Data for review:
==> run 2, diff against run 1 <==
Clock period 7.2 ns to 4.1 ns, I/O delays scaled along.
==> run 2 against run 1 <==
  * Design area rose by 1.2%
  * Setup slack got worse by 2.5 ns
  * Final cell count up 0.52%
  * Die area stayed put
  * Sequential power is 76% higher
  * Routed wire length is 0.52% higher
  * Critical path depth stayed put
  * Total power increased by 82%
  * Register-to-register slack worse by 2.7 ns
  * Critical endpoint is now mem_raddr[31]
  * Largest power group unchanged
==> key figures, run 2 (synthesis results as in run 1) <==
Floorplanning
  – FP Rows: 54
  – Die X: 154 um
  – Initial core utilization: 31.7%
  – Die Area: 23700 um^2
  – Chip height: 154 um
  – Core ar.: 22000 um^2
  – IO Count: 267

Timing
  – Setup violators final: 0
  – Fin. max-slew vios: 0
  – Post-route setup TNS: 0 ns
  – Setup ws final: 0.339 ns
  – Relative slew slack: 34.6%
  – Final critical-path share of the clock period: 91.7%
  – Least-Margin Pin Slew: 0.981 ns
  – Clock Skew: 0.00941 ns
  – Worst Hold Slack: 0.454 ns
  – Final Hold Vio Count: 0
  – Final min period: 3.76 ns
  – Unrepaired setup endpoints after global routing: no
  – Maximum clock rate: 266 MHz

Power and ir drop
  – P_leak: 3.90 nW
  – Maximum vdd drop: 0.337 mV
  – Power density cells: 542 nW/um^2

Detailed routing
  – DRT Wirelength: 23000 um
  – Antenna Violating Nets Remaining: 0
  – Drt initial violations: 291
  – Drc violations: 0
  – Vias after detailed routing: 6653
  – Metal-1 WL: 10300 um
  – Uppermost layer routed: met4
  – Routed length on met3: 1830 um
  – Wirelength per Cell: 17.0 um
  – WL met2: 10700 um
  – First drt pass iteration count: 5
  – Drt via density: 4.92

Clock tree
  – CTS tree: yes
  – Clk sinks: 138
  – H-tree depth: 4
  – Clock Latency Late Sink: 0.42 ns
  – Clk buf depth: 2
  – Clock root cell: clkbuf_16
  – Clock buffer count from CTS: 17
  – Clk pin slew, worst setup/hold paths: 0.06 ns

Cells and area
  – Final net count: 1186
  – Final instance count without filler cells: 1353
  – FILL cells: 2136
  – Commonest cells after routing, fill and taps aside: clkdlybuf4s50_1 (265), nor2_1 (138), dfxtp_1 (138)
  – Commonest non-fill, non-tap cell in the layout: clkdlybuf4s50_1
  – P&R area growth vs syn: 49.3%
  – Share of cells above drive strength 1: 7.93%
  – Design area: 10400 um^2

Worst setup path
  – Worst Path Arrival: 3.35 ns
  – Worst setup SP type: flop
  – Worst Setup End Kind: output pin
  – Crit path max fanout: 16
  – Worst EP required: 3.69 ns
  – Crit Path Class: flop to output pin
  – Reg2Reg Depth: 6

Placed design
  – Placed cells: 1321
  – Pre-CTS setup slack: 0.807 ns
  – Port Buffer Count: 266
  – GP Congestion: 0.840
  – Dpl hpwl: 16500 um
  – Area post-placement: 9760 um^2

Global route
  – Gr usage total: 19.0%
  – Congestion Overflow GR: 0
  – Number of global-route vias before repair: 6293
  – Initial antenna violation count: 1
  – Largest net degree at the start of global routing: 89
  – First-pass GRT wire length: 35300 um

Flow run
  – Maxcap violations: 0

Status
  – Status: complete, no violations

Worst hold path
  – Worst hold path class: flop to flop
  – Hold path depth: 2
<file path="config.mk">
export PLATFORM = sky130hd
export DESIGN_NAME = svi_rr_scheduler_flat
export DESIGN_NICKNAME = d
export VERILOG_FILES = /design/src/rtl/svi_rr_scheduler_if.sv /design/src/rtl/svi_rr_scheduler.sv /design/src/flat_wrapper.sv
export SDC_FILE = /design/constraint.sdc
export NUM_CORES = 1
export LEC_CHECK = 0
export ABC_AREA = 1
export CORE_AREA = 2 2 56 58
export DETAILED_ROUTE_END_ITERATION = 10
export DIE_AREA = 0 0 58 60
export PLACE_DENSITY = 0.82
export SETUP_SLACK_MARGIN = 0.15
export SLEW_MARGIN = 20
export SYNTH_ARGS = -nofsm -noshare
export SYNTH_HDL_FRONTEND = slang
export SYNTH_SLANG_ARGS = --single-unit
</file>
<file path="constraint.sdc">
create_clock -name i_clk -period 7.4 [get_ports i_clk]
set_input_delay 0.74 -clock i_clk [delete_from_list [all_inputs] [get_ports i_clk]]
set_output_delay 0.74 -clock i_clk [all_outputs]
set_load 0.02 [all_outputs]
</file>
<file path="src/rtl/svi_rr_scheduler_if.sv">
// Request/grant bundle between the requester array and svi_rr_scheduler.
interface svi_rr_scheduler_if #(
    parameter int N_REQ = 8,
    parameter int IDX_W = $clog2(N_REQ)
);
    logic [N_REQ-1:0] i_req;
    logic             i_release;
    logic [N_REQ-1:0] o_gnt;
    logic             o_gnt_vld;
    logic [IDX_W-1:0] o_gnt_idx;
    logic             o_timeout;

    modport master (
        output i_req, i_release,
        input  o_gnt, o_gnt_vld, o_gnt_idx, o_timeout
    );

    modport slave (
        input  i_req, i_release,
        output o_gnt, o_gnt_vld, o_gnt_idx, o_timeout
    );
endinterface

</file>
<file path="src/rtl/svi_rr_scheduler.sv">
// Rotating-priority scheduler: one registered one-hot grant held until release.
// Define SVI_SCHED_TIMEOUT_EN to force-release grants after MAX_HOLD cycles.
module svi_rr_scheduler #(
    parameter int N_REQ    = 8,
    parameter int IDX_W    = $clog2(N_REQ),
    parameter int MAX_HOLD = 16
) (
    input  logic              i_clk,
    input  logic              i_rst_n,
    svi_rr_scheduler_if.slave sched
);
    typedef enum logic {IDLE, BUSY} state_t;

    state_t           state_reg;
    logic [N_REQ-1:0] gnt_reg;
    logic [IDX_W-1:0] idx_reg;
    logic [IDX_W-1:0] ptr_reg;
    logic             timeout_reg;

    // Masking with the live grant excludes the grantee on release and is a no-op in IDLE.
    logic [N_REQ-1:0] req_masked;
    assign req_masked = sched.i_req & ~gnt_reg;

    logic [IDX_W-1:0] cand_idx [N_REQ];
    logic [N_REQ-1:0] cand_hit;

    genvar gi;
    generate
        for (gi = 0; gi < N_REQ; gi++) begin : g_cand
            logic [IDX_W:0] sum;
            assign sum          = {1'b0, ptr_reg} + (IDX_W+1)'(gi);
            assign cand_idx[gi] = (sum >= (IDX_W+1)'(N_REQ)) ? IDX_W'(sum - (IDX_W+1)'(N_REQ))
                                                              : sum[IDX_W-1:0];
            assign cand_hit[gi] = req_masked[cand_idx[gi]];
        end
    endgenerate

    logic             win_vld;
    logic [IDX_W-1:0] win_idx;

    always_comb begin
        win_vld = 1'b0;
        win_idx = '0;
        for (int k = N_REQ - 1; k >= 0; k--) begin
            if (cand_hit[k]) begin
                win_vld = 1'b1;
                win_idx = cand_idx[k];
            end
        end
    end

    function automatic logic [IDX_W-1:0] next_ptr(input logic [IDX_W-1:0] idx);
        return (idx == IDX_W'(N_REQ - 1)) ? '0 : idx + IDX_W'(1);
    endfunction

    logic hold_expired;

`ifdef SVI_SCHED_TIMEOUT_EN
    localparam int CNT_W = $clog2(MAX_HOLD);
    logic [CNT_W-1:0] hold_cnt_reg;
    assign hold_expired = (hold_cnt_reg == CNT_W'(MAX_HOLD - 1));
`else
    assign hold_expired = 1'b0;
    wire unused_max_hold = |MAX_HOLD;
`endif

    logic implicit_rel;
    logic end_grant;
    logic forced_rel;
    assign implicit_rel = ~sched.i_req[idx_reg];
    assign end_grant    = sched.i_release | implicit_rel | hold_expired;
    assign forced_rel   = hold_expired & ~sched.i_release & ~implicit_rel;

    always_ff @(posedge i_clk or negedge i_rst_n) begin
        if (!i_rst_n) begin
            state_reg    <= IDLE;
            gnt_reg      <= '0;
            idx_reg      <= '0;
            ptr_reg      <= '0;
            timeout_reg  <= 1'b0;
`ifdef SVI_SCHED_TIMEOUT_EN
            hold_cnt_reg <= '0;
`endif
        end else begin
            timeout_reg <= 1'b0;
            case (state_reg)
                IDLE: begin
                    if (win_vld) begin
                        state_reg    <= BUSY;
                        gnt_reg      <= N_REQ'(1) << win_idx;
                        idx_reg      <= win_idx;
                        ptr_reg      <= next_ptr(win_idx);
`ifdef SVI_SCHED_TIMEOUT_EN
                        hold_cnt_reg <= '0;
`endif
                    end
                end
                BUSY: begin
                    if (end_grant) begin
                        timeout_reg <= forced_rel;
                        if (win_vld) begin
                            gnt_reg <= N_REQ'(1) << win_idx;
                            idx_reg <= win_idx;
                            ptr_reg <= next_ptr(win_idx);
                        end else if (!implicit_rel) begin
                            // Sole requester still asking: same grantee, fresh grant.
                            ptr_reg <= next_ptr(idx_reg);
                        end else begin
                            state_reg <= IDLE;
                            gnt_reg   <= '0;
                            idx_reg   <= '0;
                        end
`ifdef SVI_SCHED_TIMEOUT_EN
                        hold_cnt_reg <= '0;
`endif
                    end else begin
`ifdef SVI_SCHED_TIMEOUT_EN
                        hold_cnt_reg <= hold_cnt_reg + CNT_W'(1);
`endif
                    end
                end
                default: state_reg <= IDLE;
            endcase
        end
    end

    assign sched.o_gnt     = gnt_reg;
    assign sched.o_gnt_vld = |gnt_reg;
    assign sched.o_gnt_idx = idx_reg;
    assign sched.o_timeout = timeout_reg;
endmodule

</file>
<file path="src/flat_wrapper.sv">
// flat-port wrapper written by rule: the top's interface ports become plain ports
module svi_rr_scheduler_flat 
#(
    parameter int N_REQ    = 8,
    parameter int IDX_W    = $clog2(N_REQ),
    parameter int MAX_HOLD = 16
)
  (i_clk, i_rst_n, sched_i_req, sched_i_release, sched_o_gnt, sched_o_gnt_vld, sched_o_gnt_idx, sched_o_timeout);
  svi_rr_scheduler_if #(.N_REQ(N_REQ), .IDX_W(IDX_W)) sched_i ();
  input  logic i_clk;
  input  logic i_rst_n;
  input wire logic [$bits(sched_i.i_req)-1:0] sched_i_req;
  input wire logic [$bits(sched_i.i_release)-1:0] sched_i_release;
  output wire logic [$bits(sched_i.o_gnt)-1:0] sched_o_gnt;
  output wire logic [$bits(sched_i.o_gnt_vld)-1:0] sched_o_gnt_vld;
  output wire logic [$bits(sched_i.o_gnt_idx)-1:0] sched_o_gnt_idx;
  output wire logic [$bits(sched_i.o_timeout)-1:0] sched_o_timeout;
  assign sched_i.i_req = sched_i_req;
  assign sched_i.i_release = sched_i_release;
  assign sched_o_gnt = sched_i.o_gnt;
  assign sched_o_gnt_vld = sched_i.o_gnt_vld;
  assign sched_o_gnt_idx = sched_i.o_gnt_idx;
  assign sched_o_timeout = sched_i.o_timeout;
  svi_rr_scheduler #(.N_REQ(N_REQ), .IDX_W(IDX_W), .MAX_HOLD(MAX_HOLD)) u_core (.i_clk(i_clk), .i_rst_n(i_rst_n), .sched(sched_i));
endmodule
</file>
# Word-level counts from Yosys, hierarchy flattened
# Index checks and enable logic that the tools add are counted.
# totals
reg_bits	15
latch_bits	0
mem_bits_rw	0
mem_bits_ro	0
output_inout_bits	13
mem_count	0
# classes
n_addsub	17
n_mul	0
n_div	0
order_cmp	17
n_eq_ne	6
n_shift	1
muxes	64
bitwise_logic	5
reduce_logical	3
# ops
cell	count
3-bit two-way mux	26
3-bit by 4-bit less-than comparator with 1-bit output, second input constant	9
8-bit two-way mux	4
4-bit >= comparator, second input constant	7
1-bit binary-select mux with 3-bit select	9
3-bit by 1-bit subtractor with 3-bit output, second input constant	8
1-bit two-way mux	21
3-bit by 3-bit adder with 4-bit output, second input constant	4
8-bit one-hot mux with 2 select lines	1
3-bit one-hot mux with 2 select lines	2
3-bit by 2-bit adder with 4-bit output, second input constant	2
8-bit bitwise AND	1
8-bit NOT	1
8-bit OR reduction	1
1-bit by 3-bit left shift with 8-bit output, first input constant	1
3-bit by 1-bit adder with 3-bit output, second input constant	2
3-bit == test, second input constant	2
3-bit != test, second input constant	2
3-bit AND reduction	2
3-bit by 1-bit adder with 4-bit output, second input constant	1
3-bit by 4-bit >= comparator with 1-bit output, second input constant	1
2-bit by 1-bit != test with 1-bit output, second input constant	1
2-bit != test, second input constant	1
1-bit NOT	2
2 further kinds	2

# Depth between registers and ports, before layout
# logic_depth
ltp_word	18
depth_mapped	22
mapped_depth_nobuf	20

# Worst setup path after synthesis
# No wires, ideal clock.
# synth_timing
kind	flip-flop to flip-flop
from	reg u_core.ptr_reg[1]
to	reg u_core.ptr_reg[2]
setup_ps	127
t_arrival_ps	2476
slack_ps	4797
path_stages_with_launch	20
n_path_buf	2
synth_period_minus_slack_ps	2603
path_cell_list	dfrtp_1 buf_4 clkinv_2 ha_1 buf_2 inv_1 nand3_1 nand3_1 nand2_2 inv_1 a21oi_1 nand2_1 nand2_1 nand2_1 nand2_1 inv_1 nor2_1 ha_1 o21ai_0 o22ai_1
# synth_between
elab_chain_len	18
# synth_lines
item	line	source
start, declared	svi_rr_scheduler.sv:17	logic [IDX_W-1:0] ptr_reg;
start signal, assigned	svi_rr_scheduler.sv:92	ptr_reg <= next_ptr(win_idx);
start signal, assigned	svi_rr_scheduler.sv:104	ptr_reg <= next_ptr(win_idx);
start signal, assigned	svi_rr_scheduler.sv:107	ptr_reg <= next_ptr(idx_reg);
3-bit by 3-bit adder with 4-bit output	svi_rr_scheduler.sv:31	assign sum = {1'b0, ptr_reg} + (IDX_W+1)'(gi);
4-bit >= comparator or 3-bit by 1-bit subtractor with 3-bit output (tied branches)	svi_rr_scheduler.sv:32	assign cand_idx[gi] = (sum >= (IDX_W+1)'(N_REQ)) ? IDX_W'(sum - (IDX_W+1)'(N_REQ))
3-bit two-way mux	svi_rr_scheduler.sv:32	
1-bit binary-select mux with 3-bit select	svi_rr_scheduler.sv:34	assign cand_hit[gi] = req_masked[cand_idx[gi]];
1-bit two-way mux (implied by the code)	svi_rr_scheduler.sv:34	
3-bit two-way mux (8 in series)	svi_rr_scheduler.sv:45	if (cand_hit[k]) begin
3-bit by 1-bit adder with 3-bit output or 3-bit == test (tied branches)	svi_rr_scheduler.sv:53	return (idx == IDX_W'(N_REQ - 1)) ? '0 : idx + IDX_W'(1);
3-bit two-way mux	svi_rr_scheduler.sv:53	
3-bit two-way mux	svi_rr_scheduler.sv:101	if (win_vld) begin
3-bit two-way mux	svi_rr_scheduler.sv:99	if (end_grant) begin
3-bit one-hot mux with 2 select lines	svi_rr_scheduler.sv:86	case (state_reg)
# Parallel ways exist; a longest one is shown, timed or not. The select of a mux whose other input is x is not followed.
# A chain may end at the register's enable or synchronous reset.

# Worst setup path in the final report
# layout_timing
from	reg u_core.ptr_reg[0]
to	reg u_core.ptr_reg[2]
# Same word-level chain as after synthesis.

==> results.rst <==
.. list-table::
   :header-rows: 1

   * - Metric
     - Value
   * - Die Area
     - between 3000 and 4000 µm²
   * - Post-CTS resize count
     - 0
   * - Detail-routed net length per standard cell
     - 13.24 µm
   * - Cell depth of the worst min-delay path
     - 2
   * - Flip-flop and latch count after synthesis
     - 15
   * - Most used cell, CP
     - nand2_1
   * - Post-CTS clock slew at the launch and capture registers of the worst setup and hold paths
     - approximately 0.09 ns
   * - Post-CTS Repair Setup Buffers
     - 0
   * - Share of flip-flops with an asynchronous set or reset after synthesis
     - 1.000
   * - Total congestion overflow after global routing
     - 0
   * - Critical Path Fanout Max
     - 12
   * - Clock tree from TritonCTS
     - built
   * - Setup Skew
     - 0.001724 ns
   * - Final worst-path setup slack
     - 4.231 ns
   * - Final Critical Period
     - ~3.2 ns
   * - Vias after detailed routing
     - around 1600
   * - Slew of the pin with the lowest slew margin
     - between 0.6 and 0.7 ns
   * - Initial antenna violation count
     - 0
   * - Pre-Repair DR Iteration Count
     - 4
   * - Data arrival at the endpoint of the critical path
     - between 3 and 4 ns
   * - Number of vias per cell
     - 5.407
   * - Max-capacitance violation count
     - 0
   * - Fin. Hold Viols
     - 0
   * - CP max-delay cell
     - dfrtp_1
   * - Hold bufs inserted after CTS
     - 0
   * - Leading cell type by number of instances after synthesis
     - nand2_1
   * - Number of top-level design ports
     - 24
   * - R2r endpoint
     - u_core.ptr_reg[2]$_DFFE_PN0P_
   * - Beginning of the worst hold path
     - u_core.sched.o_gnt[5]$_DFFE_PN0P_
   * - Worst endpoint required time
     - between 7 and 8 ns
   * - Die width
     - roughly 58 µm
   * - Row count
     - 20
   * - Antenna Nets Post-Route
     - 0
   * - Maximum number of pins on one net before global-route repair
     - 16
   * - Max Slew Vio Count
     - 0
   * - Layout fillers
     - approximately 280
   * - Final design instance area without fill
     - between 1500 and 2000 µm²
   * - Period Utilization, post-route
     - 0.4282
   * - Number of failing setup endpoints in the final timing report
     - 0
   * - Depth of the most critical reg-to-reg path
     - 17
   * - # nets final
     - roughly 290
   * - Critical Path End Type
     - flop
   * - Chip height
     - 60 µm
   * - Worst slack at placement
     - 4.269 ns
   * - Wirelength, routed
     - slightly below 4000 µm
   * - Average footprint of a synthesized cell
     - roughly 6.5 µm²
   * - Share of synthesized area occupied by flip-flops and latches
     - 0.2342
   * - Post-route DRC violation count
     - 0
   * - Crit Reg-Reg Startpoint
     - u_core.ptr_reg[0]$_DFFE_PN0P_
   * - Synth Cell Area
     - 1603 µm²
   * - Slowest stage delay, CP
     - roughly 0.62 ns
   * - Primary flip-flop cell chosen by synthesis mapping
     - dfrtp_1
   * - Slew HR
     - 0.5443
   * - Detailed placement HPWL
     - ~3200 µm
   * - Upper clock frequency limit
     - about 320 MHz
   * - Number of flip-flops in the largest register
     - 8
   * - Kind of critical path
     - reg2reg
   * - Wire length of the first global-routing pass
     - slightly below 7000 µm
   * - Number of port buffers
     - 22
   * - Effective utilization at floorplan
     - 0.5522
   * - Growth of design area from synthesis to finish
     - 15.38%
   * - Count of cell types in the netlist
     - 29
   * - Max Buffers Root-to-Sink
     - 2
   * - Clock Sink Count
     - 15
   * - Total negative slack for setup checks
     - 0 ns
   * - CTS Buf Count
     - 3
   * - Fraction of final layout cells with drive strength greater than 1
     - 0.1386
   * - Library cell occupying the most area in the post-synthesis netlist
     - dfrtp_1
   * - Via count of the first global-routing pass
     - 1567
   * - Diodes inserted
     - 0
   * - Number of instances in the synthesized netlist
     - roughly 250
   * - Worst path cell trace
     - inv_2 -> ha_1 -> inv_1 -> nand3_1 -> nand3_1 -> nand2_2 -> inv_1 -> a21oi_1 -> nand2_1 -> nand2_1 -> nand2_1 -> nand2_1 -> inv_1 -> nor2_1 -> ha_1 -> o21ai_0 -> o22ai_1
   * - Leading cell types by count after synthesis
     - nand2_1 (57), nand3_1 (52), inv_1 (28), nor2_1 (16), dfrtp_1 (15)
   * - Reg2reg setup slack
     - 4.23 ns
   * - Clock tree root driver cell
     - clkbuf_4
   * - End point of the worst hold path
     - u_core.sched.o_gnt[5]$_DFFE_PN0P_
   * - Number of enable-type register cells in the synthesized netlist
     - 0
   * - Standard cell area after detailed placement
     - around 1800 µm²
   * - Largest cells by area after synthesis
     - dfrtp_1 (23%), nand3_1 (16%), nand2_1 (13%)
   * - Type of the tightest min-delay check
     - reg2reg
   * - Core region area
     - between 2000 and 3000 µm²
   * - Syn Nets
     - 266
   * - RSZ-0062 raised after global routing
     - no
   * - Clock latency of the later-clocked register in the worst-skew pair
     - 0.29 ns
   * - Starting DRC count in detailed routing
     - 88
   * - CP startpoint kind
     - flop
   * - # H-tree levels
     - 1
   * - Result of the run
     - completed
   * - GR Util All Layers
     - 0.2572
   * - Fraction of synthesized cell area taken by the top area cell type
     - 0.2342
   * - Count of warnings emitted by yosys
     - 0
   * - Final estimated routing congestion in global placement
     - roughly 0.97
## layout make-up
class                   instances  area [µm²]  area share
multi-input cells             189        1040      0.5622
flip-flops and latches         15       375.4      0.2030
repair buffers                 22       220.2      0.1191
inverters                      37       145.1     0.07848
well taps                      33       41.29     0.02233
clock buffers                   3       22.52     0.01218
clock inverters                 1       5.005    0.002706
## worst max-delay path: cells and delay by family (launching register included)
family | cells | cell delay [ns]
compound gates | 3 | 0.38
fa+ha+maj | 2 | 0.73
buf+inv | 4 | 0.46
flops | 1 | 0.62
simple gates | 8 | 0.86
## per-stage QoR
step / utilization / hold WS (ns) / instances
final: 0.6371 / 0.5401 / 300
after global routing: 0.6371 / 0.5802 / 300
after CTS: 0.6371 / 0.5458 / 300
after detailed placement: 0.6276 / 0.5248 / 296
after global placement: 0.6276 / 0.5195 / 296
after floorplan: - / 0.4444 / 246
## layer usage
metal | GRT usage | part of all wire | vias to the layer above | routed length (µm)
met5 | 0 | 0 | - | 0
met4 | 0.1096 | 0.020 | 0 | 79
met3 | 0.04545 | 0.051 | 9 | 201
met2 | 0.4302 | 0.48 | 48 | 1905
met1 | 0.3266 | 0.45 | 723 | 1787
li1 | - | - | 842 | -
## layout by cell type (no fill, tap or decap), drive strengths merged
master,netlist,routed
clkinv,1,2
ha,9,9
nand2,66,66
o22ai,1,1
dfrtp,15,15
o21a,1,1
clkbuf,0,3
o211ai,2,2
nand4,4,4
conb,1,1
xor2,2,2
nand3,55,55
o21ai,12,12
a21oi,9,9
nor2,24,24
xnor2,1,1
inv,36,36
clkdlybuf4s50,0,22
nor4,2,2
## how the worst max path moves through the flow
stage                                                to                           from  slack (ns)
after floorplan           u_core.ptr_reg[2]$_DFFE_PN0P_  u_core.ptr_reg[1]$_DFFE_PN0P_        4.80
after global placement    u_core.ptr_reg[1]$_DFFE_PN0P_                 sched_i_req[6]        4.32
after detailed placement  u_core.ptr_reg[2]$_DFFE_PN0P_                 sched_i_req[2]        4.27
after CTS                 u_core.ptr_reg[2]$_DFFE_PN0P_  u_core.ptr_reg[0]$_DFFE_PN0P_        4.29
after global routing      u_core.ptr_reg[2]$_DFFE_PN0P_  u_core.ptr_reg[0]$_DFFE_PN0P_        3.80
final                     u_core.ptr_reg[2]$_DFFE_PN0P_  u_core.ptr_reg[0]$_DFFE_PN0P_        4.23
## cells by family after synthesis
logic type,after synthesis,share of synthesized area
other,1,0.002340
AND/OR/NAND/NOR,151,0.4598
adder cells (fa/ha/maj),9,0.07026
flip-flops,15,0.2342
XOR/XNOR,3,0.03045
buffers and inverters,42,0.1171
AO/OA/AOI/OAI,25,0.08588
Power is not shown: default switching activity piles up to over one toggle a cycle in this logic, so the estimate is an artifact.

Your goal:
Go to the line in the material above that contains "layer routed: met4" and copy exactly from there through the line that contains "FILL cells: 2136", stopping after it.

Solution for this problem:
  – Uppermost layer routed: met4
  – Routed length on met3: 1830 um
  – Wirelength per Cell: 17.0 um
  – WL met2: 10700 um
  – First drt pass iteration count: 5
  – Drt via density: 4.92

Clock tree
  – CTS tree: yes
  – Clk sinks: 138
  – H-tree depth: 4
  – Clock Latency Late Sink: 0.42 ns
  – Clk buf depth: 2
  – Clock root cell: clkbuf_16
  – Clock buffer count from CTS: 17
  – Clk pin slew, worst setup/hold paths: 0.06 ns

Cells and area
  – Final net count: 1186
  – Final instance count without filler cells: 1353
  – FILL cells: 2136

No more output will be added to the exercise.